### Supplied records

****

$ cat src/rtl/bomba_alternador.sv
// Duplex pump scheduler: debounces the tank level sensors, alternates the lead
// pump per fill, adds the lag pump on sustained demand and fails over on faults.
module bomba_alternador #(
    parameter int TICK_DIV      = 1000,
    parameter int DEB_TICKS     = 4,
    parameter int MIN_OFF_TICKS = 8,
    parameter int LAG_TICKS     = 16
) (
    input  logic       clk,
    input  logic       rst_n,
    input  logic       ena,
    input  logic [2:0] sensores_i,
    input  logic [1:0] falla_i,
    output logic [1:0] bomba_o,
    output logic       alarma_o,
    output logic       lead_o,
    output logic [2:0] estado_o
);

    // state    | meaning
    // IDLE     | pumps off, waiting for an empty tank
    // RUN_LEAD | lead pump running
    // RUN_BOTH | lead and lag pumps running
    // BLOCK    | minimum off time after a fill or a cleared fault
    // FAULT    | invalid sensor code or both pumps faulted, alarm raised

    localparam int TW = $clog2(TICK_DIV);
    localparam int DW = $clog2(DEB_TICKS + 1);
    localparam int OW = $clog2(MIN_OFF_TICKS + 1);
    localparam int LW = $clog2(LAG_TICKS + 1);

    localparam logic [TW-1:0] TICK_LAST = TW'(TICK_DIV - 1);
    localparam logic [DW-1:0] DEB_MAX   = DW'(DEB_TICKS);
    localparam logic [OW-1:0] OFF_LOAD  = OW'(MIN_OFF_TICKS);
    localparam logic [LW-1:0] LAG_LOAD  = LW'(LAG_TICKS);

    typedef enum logic [2:0] {
        IDLE     = 3'b000,
        RUN_LEAD = 3'b001,
        RUN_BOTH = 3'b010,
        BLOCK    = 3'b011,
        FAULT    = 3'b100
    } state_t;

    logic [2:0]    sens_meta, sens_sync;
    logic [TW-1:0] tick_cnt;
    logic          tick;
    logic [2:0]    cand, level;
    logic [DW-1:0] stable, stable_inc;
    logic          code_ok;

    state_t        state, state_n;
    logic          lead, lead_n;
    logic [1:0]    bomba, bomba_n;
    logic          alarma, alarma_n;
    logic [LW-1:0] lag_cnt, lag_n;
    logic [OW-1:0] off_cnt, off_n;

    assign tick       = (tick_cnt == TICK_LAST);
    assign stable_inc = (stable == DEB_MAX) ? stable : stable + DW'(1);
    assign code_ok    = (level == 3'b000) || (level == 3'b001) ||
                        (level == 3'b011) || (level == 3'b111);

    // Sensor front end resets to "full" so nothing pumps before real data is accepted.
    always_ff @(posedge clk or negedge rst_n) begin
        if (!rst_n) begin
            sens_meta <= 3'b111;
            sens_sync <= 3'b111;
            tick_cnt  <= '0;
            cand      <= 3'b111;
            stable    <= '0;
            level     <= 3'b111;
        end else begin
            sens_meta <= sensores_i;
            sens_sync <= sens_meta;
            tick_cnt  <= tick ? '0 : tick_cnt + TW'(1);
            if (tick) begin
                if (sens_sync == cand) begin
                    stable <= stable_inc;
                    if (stable_inc == DEB_MAX)
                        level <= cand;
                end else begin
                    cand   <= sens_sync;
                    stable <= '0;
                end
            end
        end
    end

    always_ff @(posedge clk or negedge rst_n) begin
        if (!rst_n) begin
            state   <= IDLE;
            lead    <= 1'b0;
            bomba   <= 2'b00;
            alarma  <= 1'b0;
            lag_cnt <= '0;
            off_cnt <= '0;
        end else begin
            state   <= state_n;
            lead    <= lead_n;
            bomba   <= bomba_n;
            alarma  <= alarma_n;
            lag_cnt <= lag_n;
            off_cnt <= off_n;
        end
    end

    always_comb begin
        state_n = state;
        lead_n  = lead;
        lag_n   = lag_cnt;
        off_n   = off_cnt;

        if (tick && (state == RUN_LEAD) && (lag_cnt != '0))
            lag_n = lag_cnt - LW'(1);
        if (tick && (state == BLOCK) && (off_cnt != '0))
            off_n = off_cnt - OW'(1);

        if (!code_ok || (falla_i == 2'b11)) begin
            state_n = FAULT;
        end else if (!ena && (state != FAULT)) begin
            state_n = IDLE;
        end else begin
            case (state)
                IDLE: begin
                    if (level == 3'b000) begin
                        state_n = RUN_LEAD;
                        lag_n   = LAG_LOAD;
                    end
                end
                RUN_LEAD: begin
                    if (level == 3'b111) begin
                        state_n = BLOCK;
                        lead_n  = ~lead;
                        off_n   = OFF_LOAD;
                    end else if (falla_i[lead]) begin
                        lead_n = ~lead;
                        lag_n  = LAG_LOAD;
                    end else if ((lag_cnt == '0) && !level[1] && (falla_i == 2'b00)) begin
                        state_n = RUN_BOTH;
                    end
                end
                RUN_BOTH: begin
                    if (level == 3'b111) begin
                        state_n = BLOCK;
                        lead_n  = ~lead;
                        off_n   = OFF_LOAD;
                    end else if (falla_i[0] ^ falla_i[1]) begin
                        // the healthy pump is pump 1 exactly when pump 0 is faulted
                        state_n = RUN_LEAD;
                        lead_n  = falla_i[0];
                        lag_n   = LAG_LOAD;
                    end
                end
                BLOCK: begin
                    if (off_cnt == '0)
                        state_n = IDLE;
                end
                FAULT: begin
                    if (falla_i == 2'b00) begin
                        state_n = BLOCK;
                        off_n   = OFF_LOAD;
                    end
                end
                default: state_n = IDLE;
            endcase
        end

        case (state_n)
            RUN_LEAD: bomba_n = lead_n ? 2'b10 : 2'b01;
            RUN_BOTH: bomba_n = 2'b11;
            default:  bomba_n = 2'b00;
        endcase
        alarma_n = (state_n == FAULT);
    end

    assign bomba_o  = bomba;
    assign alarma_o = alarma;
    assign lead_o   = lead;
    assign estado_o = state;

endmodule
$ cat config.mk
export PLATFORM = sky130hd
export DESIGN_NAME = bomba_alternador
export DESIGN_NICKNAME = d
export VERILOG_FILES = /design/src/rtl/bomba_alternador.sv
export SDC_FILE = /design/constraint.sdc
export NUM_CORES = 1
export LEC_CHECK = 0
export CAP_MARGIN = 20
export CORE_MARGIN = 2
export CORE_UTILIZATION = 45
export CTS_CLUSTER_SIZE = 28
export DETAILED_ROUTE_END_ITERATION = 6
export PLACE_DENSITY = 0.68
export SYNTH_ARGS = -nofsm -noshare
export SYNTH_HDL_FRONTEND = slang
export SYNTH_SLANG_ARGS = --single-unit
export TNS_END_PERCENT = 50
$ cat constraint.sdc
create_clock -name clk -period 3.2 [get_ports clk]
set_clock_uncertainty 0.2 [all_clocks]
set_input_delay 0.64 -clock clk [delete_from_list [all_inputs] [get_ports clk]]
set_output_delay 0.64 -clock clk [all_outputs]
set_load 0.005 [all_outputs]
== Yosys cells after proc, flatten, opt, wreduce, memory -nomap -nowiden ==
Cells that the tools add are included.

* Reduce and logical (&&, ||, !) cells: 24
* $lt $le $gt $ge: 1
* Mux-type cells: 40
* Equal/unequal tests: 16
* $add $sub $neg: 4
* Multiply operators: 0
* Div/mod/pow operators: 0
* Bitwise operators: 3
* Shift operators: 0

{| class="wikitable"
|+ Operators with widths
! cell !! number
|-
| $mux 5 || 8
|-
| $mux 3 || 12
|-
| $mux 4 || 5
|-
| $eq 3x3->1 const B || 5
|-
| $pmux 3 s5 || 1
|-
| $pmux 5 s3 || 1
|-
| $eq 3x2->1 const B || 4
|-
| $add 10x1->10 const B || 1
|-
| $eq 10x10->1 const B || 1
|-
| $mux 10 || 1
|-
| $eq 3x1->1 const B || 3
|-
| $mux 1 || 8
|-
| $pmux 4 s2 || 1
|-
| $logic_and 1x1->1 || 7
|-
| $logic_not 3->1 || 2
|-
| $logic_not 5->1 || 1
|-
| $reduce_bool 5->1 || 1
|-
| $sub 5x1->5 const B || 1
|-
| $logic_not 4->1 || 1
|-
| $logic_or 1x1->1 || 4
|-
| $pmux 2 s2 || 1
|-
| $reduce_bool 4->1 || 1
|-
| $sub 4x1->4 const B || 1
|-
| $add 3x1->3 const B || 1
|-
| other kinds (13) || 16
|}

* Register bits after elaboration: 41
* Input bits: 8
* Logic and storage cells: 100
* Bits in read-only memories: 0
* Memories: 0
* Bits in writable memories: 0
* Latch bits: 0
* Output and inout bits: 7

== Logic depth before layout (Yosys ltp) ==
* Word-level depth: 11
* Depth in mapped cells: 8
* Mapped depth without buffers: 7

== Worst setup path before layout ==
OpenSTA, ideal clock, no wires.

* Path kind: in2reg
* Start: in falla_i[0]
* End: reg bomba[0], in the netlist bomba_o[0]
* Cell stages on the path: 6
* Arrival: 2083 ps
* Library setup time: 119 ps
* Setup slack: 798 ps
* Buffers on the path: 0
* Data required time: 2881 ps
* Cell sequence: ha_1 > or3b_4 > o41a_1 > o311ai_2 > nor4b_2 > o21ba_1

{| class="wikitable"
|+ RTL lines
! element !! line !! RTL
|-
| start: declaration || 13 || <nowiki>input logic [1:0] falla_i,</nowiki>
|-
| $mux 1 (implied by the code) (2 in series) || 136 || <nowiki>end else if (falla_i[lead]) begin</nowiki>
|-
| $mux 1 || 136 ||
|-
| $mux 1 || 132 || <nowiki>if (level == 3'b111) begin</nowiki>
|-
| $pmux 1 s2 || 124 || <nowiki>case (state)</nowiki>
|-
| $mux 1 || 121 || <nowiki>end else if (!ena && (state != FAULT)) begin</nowiki>
|-
| $mux 1 * || 119 || <nowiki>if (!code_ok || (falla_i == 2'b11)) begin</nowiki>
|-
| net lead_n || 53 || <nowiki>logic lead, lead_n;</nowiki>
|-
| $mux 2 * || 170 || <nowiki>RUN_LEAD: bomba_n = lead_n ? 2'b10 : 2'b01;</nowiki>
|-
| $pmux 2 s2 * || 169 || <nowiki>case (state_n)</nowiki>
|-
| net bomba_n[0] || 54 || <nowiki>logic [1:0] bomba, bomba_n;</nowiki>
|-
| end signal: assignment || 101 || <nowiki>bomba <= bomba_n;</nowiki>
|-
| end: declaration || 54 ||
|}

Mark *: on every way through the listed nets, which the timed path passes. The rest lies on a longest branch. The select of a mux whose other input is x is not followed.
A chain may end at the register's enable or synchronous reset.

== Worst setup path in the final report ==
* Start: in falla_i[1]
* End: reg bomba[1], in the netlist bomba_o[1]

The elaborated chain is that of the path after synthesis.

==> impl_metrics.env <==
export IMPL_viasPerCell=5.39
export IMPL_maxCapViolations=0
export IMPL_ys_seq_area_frac=0.468
export IMPL_dieArea_um2=5520
export IMPL_dr_pass1_iters=4
export IMPL_crit_type="in2reg"
export IMPL_numCtsBuffers=5
export IMPL_synth_simple_area_share=0.217
export IMPL_worstHoldStart="sens_meta[2]"
export IMPL_muxShareOfSynthArea=0.0445
export IMPL_rrSetupSlack_ns=0.82
export IMPL_dpl_cell_area_um2=2420
export IMPL_synth_cells=215
export IMPL_min_period_over_period=0.842
export IMPL_synthAdderAreaFrac=0.0450
export IMPL_synth_edff_count=0
export IMPL_whs_path_depth=0
export IMPL_outcome="finished, final reports clean"
export IMPL_ff2ff_path_depth=7
export IMPL_internal_power_mw=0.857
export IMPL_die_h_um=74.3
export IMPL_cts_tree="done"
export IMPL_post_dp_hpwl_um=2780
export IMPL_area_growth_syn_to_layout_pct=12.8
export IMPL_fill_cells=449
export IMPL_synth_flop_cell="dfrtp_1"
export IMPL_htree_levels=2
export IMPL_p_sw_frac=0.280
export IMPL_tns_ns=0
export IMPL_p_per_area_nw_per_um2=475
export IMPL_ys_types=52
export IMPL_min_path_type="reg2reg"
export IMPL_cts_setup_buffers=0
export IMPL_r2r_start="lag_cnt[0]"
export IMPL_grt_max_degree=42
export IMPL_avgSynthCellArea_um2=10.3
export IMPL_synth_area_um2=2220
export IMPL_endpoint_kind="register"
export IMPL_power_share_combinational=0.213
export IMPL_final_max_slew_violation_count=0
export IMPL_track_usage=0.164
export IMPL_drt_iter0_markers=92
export IMPL_clk_pin_slew_ns=0.08
export IMPL_reg2reg_to="bomba_o[1]"
export IMPL_clock_sinks=41
export IMPL_io_buffers=14
export IMPL_tightestPinTransition_ns=0.886
export IMPL_io_pins=15
export IMPL_yosys_area_top_type="dfrtp_1"
export IMPL_diodes=0
export IMPL_yosys_warnings=0
export IMPL_synth_commonest_cells="29 x dfrtp_1, 19 x nor2_1, 14 x inv_1"
export IMPL_clkPwrFrac=0.287
export IMPL_async_flop_share=1.00
export IMPL_synth_top_family_by_area="simple AND/OR/NAND/NOR gates"
export IMPL_clock_latency_ns=0.29
export IMPL_antenna_found_initial=0
export IMPL_fin_area_um2=2510
export IMPL_drtAntennaViolNets=0
export IMPL_globalplace_congestion=0.868
export IMPL_start_util=0.468
export IMPL_synth_seq_cells=41
export IMPL_rows=25
export IMPL_hold_viol=0
export IMPL_rsz0062_at_grt="no"
export IMPL_synthMostInstantiatedCell="dfrtp_1"
export IMPL_drc=0
export IMPL_worst_ep_arrival_time_ns=2.71
export IMPL_nNetsFinal=246
export IMPL_max_slew_margin=0.409
export IMPL_grt_pass1_vias=1551
export IMPL_critPathRequiredTime_ns=3.22
export IMPL_fin_crit_ns=2.69
export IMPL_crit_fanout=4
export IMPL_finalSetupViolCount=0
export IMPL_clock_fmax_mhz=371
export IMPL_die_w_um=74.3
export IMPL_vias=1605
export IMPL_cts_resized=0
export IMPL_grt_pass1_wl_um=6890
export IMPL_coreArea_um2=4750
export IMPL_synth_compound_area_share=0.125
export IMPL_p_leak_nw=1.04
export IMPL_routedWlPerCell_um=13.2
export IMPL_synthXorXnorAreaFrac=0.0591
export IMPL_root_buffer="clkbuf_8"
export IMPL_routed_wl_um=3940
export IMPL_synth_nets=231
export IMPL_switching_power_mw=0.334
export IMPL_p_seq_frac=0.501
export IMPL_synth_top_area_frac=0.326
export IMPL_layout_drive_gt1_share=0.134
export IMPL_irDropWorstVdd_v=0.000330
export IMPL_cts_hold_buf=0
export IMPL_ys_top_cells_by_area="dfrtp_1 33%, dfstp_2 14%, ha_1 4.5%"
export IMPL_cts_max_path_buffers=2
export IMPL_hold_end="sens_sync[2]"
export IMPL_overflow=0
export IMPL_critPathLaunchType="input port"
## kinds of logic after synthesis
| group | Yosys count |
|---|---|
| adders and majority gates | 8 |
| buffers and inverters | 21 |
| AOI/OAI and AO/OA | 37 |
| and+or+nand+nor | 84 |
| xor gates and xnor gates | 15 |
| muxes | 9 |
| DFF | 41 |
## how the worst max path moves through the flow
stage / slack (ns) / to / cells past startpoint / from
2_1_floorplan: 0.80 / bomba_o[0] / 6 / falla_i[0]
3_3_place_gp: 0.21 / bomba_o[0] / 7 / falla_i[0]
3_5_place_dp: 0.20 / bomba_o[1] / 7 / falla_i[0]
4_1_cts: 0.51 / bomba_o[1] / 7 / falla_i[0]
5_1_grt: 0.31 / bomba_o[0] / 7 / falla_i[0]
6_report: 0.51 / bomba_o[1] / 7 / falla_i[1]
## per-stage QoR
step	hold WS (ns)	setup WS (ns)	std cells	utilization	total power, mW
6_report	0.158	0.506	298	0.527	1.19
5_1_grt	0.162	0.311	298	0.527	1.27
4_1_cts	0.160	0.510	298	0.527	1.21
3_5_place_dp	0.149	0.202	290	0.508	0.860
3_3_place_gp	0.146	0.209	290	0.508	0.863
2_1_floorplan	0.144	0.798	215	-	0.760
## sequential cells by signal (all words and copies together) (netlist names)
name / flops
sens_sync: 3
lag_cnt: 5
cand: 3
off_cnt: 4
bomba_o: 2
stable: 3
alarma_o: 1
lead_o: 1
tick_cnt: 10
estado_o: 3
sens_meta: 3
level: 3
## worst max-delay path: stages
cell	delay, ns
clkdlybuf4s50_1	0.47
ha_1	0.22
or3b_4	0.38
o41a_1	0.32
o311ai_2	0.37
nand4bb_1	0.14
a21oi_1	0.17
## power by group through the flow
| stage | logic [mW] | clock network, mW | registers (mW) |
|---|---|---|---|
| global placement | 0.257 | 0 | 0.605 |
| floorplan | 0.180 | 0 | 0.579 |
| CTS | 0.256 | 0.360 | 0.596 |
| detailed placement | 0.255 | 0 | 0.605 |
| global route | 0.286 | 0.378 | 0.602 |
| finish | 0.253 | 0.341 | 0.596 |
## area by class of cell
type | instances | area (um2) | area share
Clock buffer | 8 | 90.1 | 0.0359
Timing Repair Buffer | 15 | 143 | 0.0569
Multi-Input combinational cell | 153 | 1100 | 0.438
Tap cell | 67 | 83.8 | 0.0334
Inverter | 14 | 52.6 | 0.0210
Sequential cell | 41 | 1040 | 0.415
## metal layers
metal / global-route usage / wire length [um]
met4: 0.0794 / 65
met1: 0.214 / 1870
met3: 0.0285 / 142
met2: 0.265 / 1860
met5: 0 / 0
## cells in the final DEF (no fill, tap or decap), types with 2 or more instances in the layout
cell,n
a211oi_1,2
a21oi_1,7
and2_1,3
clkbuf_1,2
clkbuf_8,6
clkdlybuf4s50_1,13
dfrtp_1,29
dfstp_2,12
ha_1,8
inv_1,14
mux2_1,3
mux2_2,4
mux2i_1,2
nand2_1,10
nand2b_1,4
nand3_1,10
nand3b_1,3
nand4_1,4
nand4b_1,2
nor2_1,19
nor2b_1,8
nor3_1,4
nor3b_1,6
nor4b_1,2
o21ai_0,7
o21ai_1,3
o31ai_1,2
o41ai_1,2
xnor2_1,7
xor2_1,8
Note: power is estimated with default switching activity, not from simulation.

****

### Activity
Copy, exactly and only, the lines above that begin with the one containing "export IMPL_fin_area_um2=2510" and finish with the one containing "export IMPL_drc=0".

### Solution to this task
export IMPL_fin_area_um2=2510
export IMPL_drtAntennaViolNets=0
export IMPL_globalplace_congestion=0.868
export IMPL_start_util=0.468
export IMPL_synth_seq_cells=41
export IMPL_rows=25
export IMPL_hold_viol=0
export IMPL_rsz0062_at_grt="no"
export IMPL_synthMostInstantiatedCell="dfrtp_1"
export IMPL_drc=0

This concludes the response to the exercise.